The first challenge to locate tech debt is to choose which repo to inspect. When you click the "Browse" tab when an Organization or Entity is selected, you'll get a full list of repos as shown below. The most important detail to key in on is "Delta per hour," the rate at which developers are able to make changes within the repo:


Browsing repos within an entity, Web-Wrapper is the repo that looks to present the biggest challenge for developers to adapt


Another good data point to attend to is the overall amount of Diff Delta for the repo. Repos with a greater Diff Delta are those where more activity is happening, and so improvements to the debt in these repos can yield an outsized improvement to developer throughput.


linkInterpreting Debt Inspector


Using Tech Debt Inspector to view which directories evolve most slowly within the Facebook React repo


Tech Debt Inspector uses the same columns as the standard GitClear Directory Browser, but the calculation of those column values differs in one very important way.


In the standard Directory Browser, each directory shows the Diff Delta, Estimated Time Spent, and Diff Delta Velocity for files in the directory listed, plus files in all of its subdirectories. In the Tech Debt Inspector, the columns evaluate only files that reside directly within the specific directory listed -- not files that reside in any of its subdirectories. So, in the screenshot above, the script/enterprise folder is listed as the second highest tech debt folder, but that estimate would not include any work that occurred within a file like script/enterprise/anotherdirectory/whatever.py. That work would be accounted for in the script/enterprise/anotherdirectory directory.

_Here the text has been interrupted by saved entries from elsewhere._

==> src/rtl/i2c_slave_ctrl.sv <==
// Control FSM for the I2C slave datapath: decodes address, register-pointer and
// data phases and issues load/increment/write strobes on synchronized SCL edges.
module i2c_slave_ctrl #(
  parameter logic [6:0] SLAVE_ADDR = 7'h20
) (
  input  logic       clock,
  input  logic       reset_n,
  input  logic       start,
  input  logic       stop,
  input  logic       SCL_posedge,
  input  logic       SCL_negedge,
  input  logic [7:0] data_in,
  input  logic       master_ack,
  output logic       clear_start,
  output logic       clear_stop,
  output logic       shift_en,
  output logic       sel_load,
  output logic       sel_inc,
  output logic       we,
  output logic [2:0] count,
  output logic       send_ack,
  output logic       out_en,
  output logic       busy
);

  localparam int unsigned CNT_W = 4;
  localparam logic [CNT_W-1:0] CNT_ZERO = CNT_W'(0);
  localparam logic [CNT_W-1:0] CNT_ONE  = CNT_W'(1);
  localparam logic [CNT_W-1:0] CNT_LAST = CNT_W'(7);
  localparam logic [CNT_W-1:0] CNT_FULL = CNT_W'(8);

  typedef enum logic [3:0] {
    IDLE,
    ADDR,
    ADDR_ACK,
    REG,
    REG_ACK,
    WRITE,
    WRITE_ACK,
    READ,
    READ_ACK
  } state_e;

  state_e           state_q, state_d;
  logic [CNT_W-1:0] bit_cnt_q, bit_cnt_d;
  logic             rw_q, rw_d;
  logic             clear_start_q, clear_start_d;
  logic             clear_stop_q, clear_stop_d;

  logic receiving;
  logic start_take;
  logic stop_take;
  logic byte_done;

  // Flags are masked while their clear pulse is in flight so one event is taken once.
  assign start_take = start & ~clear_start_q;
  assign stop_take  = stop & ~clear_stop_q;
  assign receiving  = (state_q == ADDR) || (state_q == REG) || (state_q == WRITE);
  assign byte_done  = SCL_negedge && (bit_cnt_q == CNT_FULL);

  always_ff @(posedge clock or negedge reset_n) begin
    if (!reset_n) begin
      state_q       <= IDLE;
      bit_cnt_q     <= CNT_ZERO;
      rw_q          <= 1'b0;
      clear_start_q <= 1'b0;
      clear_stop_q  <= 1'b0;
    end else begin
      state_q       <= state_d;
      bit_cnt_q     <= bit_cnt_d;
      rw_q          <= rw_d;
      clear_start_q <= clear_start_d;
      clear_stop_q  <= clear_stop_d;
    end
  end

  always_comb begin
    state_d       = state_q;
    bit_cnt_d     = bit_cnt_q;
    rw_d          = rw_q;
    clear_start_d = 1'b0;
    clear_stop_d  = 1'b0;
    sel_load      = 1'b0;
    sel_inc       = 1'b0;
    we            = 1'b0;

    if (stop_take) begin
      state_d      = IDLE;
      bit_cnt_d    = CNT_ZERO;
      rw_d         = 1'b0;
      clear_stop_d = 1'b1;
    end else if (start_take) begin
      state_d       = ADDR;
      bit_cnt_d     = CNT_ZERO;
      rw_d          = 1'b0;
      clear_start_d = 1'b1;
    end else begin
      if (receiving && SCL_posedge && (bit_cnt_q != CNT_FULL)) begin
        bit_cnt_d = bit_cnt_q + CNT_ONE;
      end
      unique case (state_q)
        IDLE: ;
        ADDR: begin
          if (byte_done) begin
            if (data_in[7:1] == SLAVE_ADDR) begin
              state_d = ADDR_ACK;
              rw_d    = data_in[0];
            end else begin
              state_d   = IDLE;
              bit_cnt_d = CNT_ZERO;
            end
          end
        end
        ADDR_ACK: begin
          if (SCL_negedge) begin
            bit_cnt_d = CNT_ZERO;
            state_d   = rw_q ? READ : REG;
          end
        end
        REG: begin
          if (byte_done) begin
            state_d  = REG_ACK;
            sel_load = 1'b1;
          end
        end
        REG_ACK: begin
          if (SCL_negedge) begin
            state_d   = WRITE;
            bit_cnt_d = CNT_ZERO;
          end
        end
        WRITE: begin
          if (byte_done) begin
            state_d = WRITE_ACK;
            we      = 1'b1;
          end
        end
        WRITE_ACK: begin
          if (SCL_negedge) begin
            state_d   = WRITE;
            bit_cnt_d = CNT_ZERO;
            sel_inc   = 1'b1;
          end
        end
        READ: begin
          // Transmit bits advance on the falling edge so count indexes the next bit out.
          if (SCL_negedge) begin
            if (bit_cnt_q == CNT_LAST) begin
              bit_cnt_d = CNT_FULL;
              state_d   = READ_ACK;
            end else begin
              bit_cnt_d = bit_cnt_q + CNT_ONE;
            end
          end
        end
        READ_ACK: begin
          if (SCL_negedge) begin
            bit_cnt_d = CNT_ZERO;
            if (master_ack) begin
              state_d = READ;
              sel_inc = 1'b1;
            end else begin
              state_d = IDLE;
            end
          end
        end
        default: begin
          state_d   = IDLE;
          bit_cnt_d = CNT_ZERO;
        end
      endcase
    end
  end

  // Phase outputs decode the state register directly, so reset releases SDA at once.
  assign clear_start = clear_start_q;
  assign clear_stop  = clear_stop_q;
  assign shift_en    = receiving;
  assign send_ack    = (state_q == ADDR_ACK) || (state_q == REG_ACK) || (state_q == WRITE_ACK);
  assign out_en      = (state_q == READ);
  assign busy        = (state_q != IDLE);
  assign count       = bit_cnt_q[2:0];

endmodule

linkFiltering with Debt Inspector

The Tech Debt Inspector uses a threshold of 60 minutes as the minimum time that must be spent in files in a directory for it to qualify to show in the Debt Inspector report. However, a CTO or VP of Engineering will often not be particularly concerned about directories that have only had an hour or two of work done in them over the past year. Usually, the directories that are having the biggest negative impact on a project's velocity are the directories that are being worked in every week. That's where the Tech Debt Inspector details help:


Filtering only slow-evolving directories where at least 5 hours of work has been undertaken recently


The "Min minutes" filter can help you narrow down only the directories that have had more than a given threshold of time used on them. Similarly, the "Min Delta" field can identify only directories that meet a minimum threshold of overall activity during the chosen time range.

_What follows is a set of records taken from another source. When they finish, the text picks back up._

$ cat src/rtl/div_issue_ctrl.sv
// Divide/remainder front-end: signed->magnitude conversion, corner-case bypass, in-order tagged writeback.
// Latency: LATENCY+1 non-stall edges from accept to wb_valid (core and bypass paths alike).
// Backpressure: none beyond req_ready = rst_n & ~stall; stall freezes every register.
//
// Ports: clk, rst_n (sync, active low), stall, flush, io (div_issue_ctrl_if.slave: req_*, wb_*),
//        div_valid/div_dividend/div_divisor/div_ctrl/div_stall (to core),
//        div_quotient/div_remainder/div_out_valid (from core), inflight, err.
// Optional: define DIV_ALIGN_CHECK_EN to enable the sticky core/tracker alignment check on err.
module div_issue_ctrl #(
    parameter int LATENCY = 28,
    parameter int TAG_W   = 5
) (
    input  logic                 clk,
    input  logic                 rst_n,
    input  logic                 stall,
    input  logic                 flush,
    div_issue_ctrl_if.slave      io,
    output logic                 div_valid,
    output logic [31:0]          div_dividend,
    output logic [31:0]          div_divisor,
    output logic [1:0]           div_ctrl,
    output logic                 div_stall,
    input  logic [31:0]          div_quotient,
    input  logic [31:0]          div_remainder,
    input  logic                 div_out_valid,
    output logic [5:0]           inflight,
    output logic                 err
);

    typedef struct packed {
        logic             valid;
        logic             ghost;   // flushed op whose core result is still coming
        logic [TAG_W-1:0] tag;
        logic             op1;     // 1 = remainder
        logic             neg;
        logic             byp;
        logic [31:0]      bdata;
    } trk_t;

    trk_t trk [0:LATENCY];
    trk_t head;
    trk_t new_entry;

    logic        accept;
    logic        signed_op;
    logic        by_zero;
    logic        ovf;
    logic        bypass;
    logic [31:0] a_mag;
    logic [31:0] b_mag;
    logic [31:0] byp_data;
    logic [31:0] head_sel;
    logic [31:0] head_res;

    // Flushed entries stop being valid, but those already handed to the core
    // keep a ghost marker so the core's late out_valid still lines up.
    function automatic trk_t kill(input trk_t e);
        trk_t k;
        k       = e;
        k.ghost = e.ghost | (e.valid & ~e.byp);
        k.valid = 1'b0;
        return k;
    endfunction

    assign io.req_ready = rst_n & ~stall;
    assign div_stall    = stall;
    assign accept       = io.req_valid & io.req_ready & ~flush;
    assign signed_op    = ~io.req_op[0];
    assign head         = trk[LATENCY];

    always_comb begin
        a_mag    = (signed_op && io.req_a[31]) ? (~io.req_a + 32'd1) : io.req_a;
        b_mag    = (signed_op && io.req_b[31]) ? (~io.req_b + 32'd1) : io.req_b;
        by_zero  = (io.req_b == 32'd0);
        ovf      = signed_op && (io.req_a == 32'h8000_0000) && (io.req_b == 32'hFFFF_FFFF);
        bypass   = by_zero | ovf;
        // Divide-by-zero wins over overflow (b cannot be both 0 and -1 anyway).
        if (by_zero) byp_data = io.req_op[1] ? io.req_a : 32'hFFFF_FFFF;
        else         byp_data = io.req_op[1] ? 32'd0    : 32'h8000_0000;

        new_entry       = '0;
        new_entry.valid = accept;
        new_entry.tag   = io.req_tag;
        new_entry.op1   = io.req_op[1];
        new_entry.neg   = signed_op & (io.req_op[1] ? io.req_a[31]
                                                    : (io.req_a[31] ^ io.req_b[31]));
        new_entry.byp   = bypass;
        new_entry.bdata = byp_data;
    end

    always_comb begin
        head_sel = head.op1 ? div_remainder : div_quotient;
        head_res = head.byp ? head.bdata : (head.neg ? (~head_sel + 32'd1) : head_sel);
    end

    always_ff @(posedge clk) begin
        if (!rst_n) begin
            for (int i = 0; i <= LATENCY; i++) trk[i] <= '0;
            div_valid    <= 1'b0;
            div_dividend <= '0;
            div_divisor  <= '0;
            div_ctrl     <= '0;
            io.wb_valid  <= 1'b0;
            io.wb_tag    <= '0;
            io.wb_data   <= '0;
            inflight     <= '0;
        end else if (flush) begin
            if (!stall) begin
                // Core advances this edge, so the ghosts advance with it.
                trk[0] <= '0;
                for (int i = 1; i <= LATENCY; i++) trk[i] <= kill(trk[i-1]);
                div_valid <= 1'b0;
            end else begin
                for (int i = 0; i <= LATENCY; i++) trk[i] <= kill(trk[i]);
            end
            io.wb_valid <= 1'b0;
            inflight    <= '0;
        end else if (!stall) begin
            trk[0] <= new_entry;
            for (int i = 1; i <= LATENCY; i++) trk[i] <= trk[i-1];
            div_valid <= accept & ~bypass;
            if (accept) begin
                div_dividend <= a_mag;
                div_divisor  <= b_mag;
                div_ctrl     <= io.req_op;
            end
            io.wb_valid <= head.valid;
            if (head.valid) begin
                io.wb_tag  <= head.tag;
                io.wb_data <= head_res;
            end
            inflight <= inflight + 6'(accept) - 6'(head.valid);
        end
    end

`ifdef DIV_ALIGN_CHECK_EN
    // After reset the core may still deliver results for dropped ops, so the
    // check is blanked for one full tracker depth of non-stall cycles.
    logic [5:0] blank_cnt;
    logic       expect_out;

    assign expect_out = (head.valid | head.ghost) & ~head.byp;

    always_ff @(posedge clk) begin
        if (!rst_n) begin
            err       <= 1'b0;
            blank_cnt <= 6'(LATENCY + 1);
        end else if (!stall) begin
            if (blank_cnt != 6'd0)              blank_cnt <= blank_cnt - 6'd1;
            else if (div_out_valid != expect_out) err       <= 1'b1;
        end
    end
`else
    logic unused_core_vld;
    assign unused_core_vld = div_out_valid;
    assign err             = 1'b0;
`endif

endmodule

linkGetting more details about slower-than-average work

Once you find a directory that you'd like to better understand, you can click on the directory to see which files within it are contributing to the low velocity


Clicking into a directory shows a list of specific files that are sluggish to change


Then you can click into a file to see how the file has been changing in size and complexity lately:


A file that has been growing rapidly in complexity



You see a commit that seems amiss (unreasonably low Diff Delta, or unreasonably high "Estimated Time Spent,") then any user with the permissions to edit Diff Delta or Estimated Time can click into the commit link and adjust those quantities so that a file or directory no longer gets a bad rap for being slow to evolve.


The graph of "lines of code" is fairly self-explanatory. "Complexity" is a measure akin to cyclomatic complexity: the deeper the nested logic in a file, the higher complexity (which approximates indentation depth) will climb.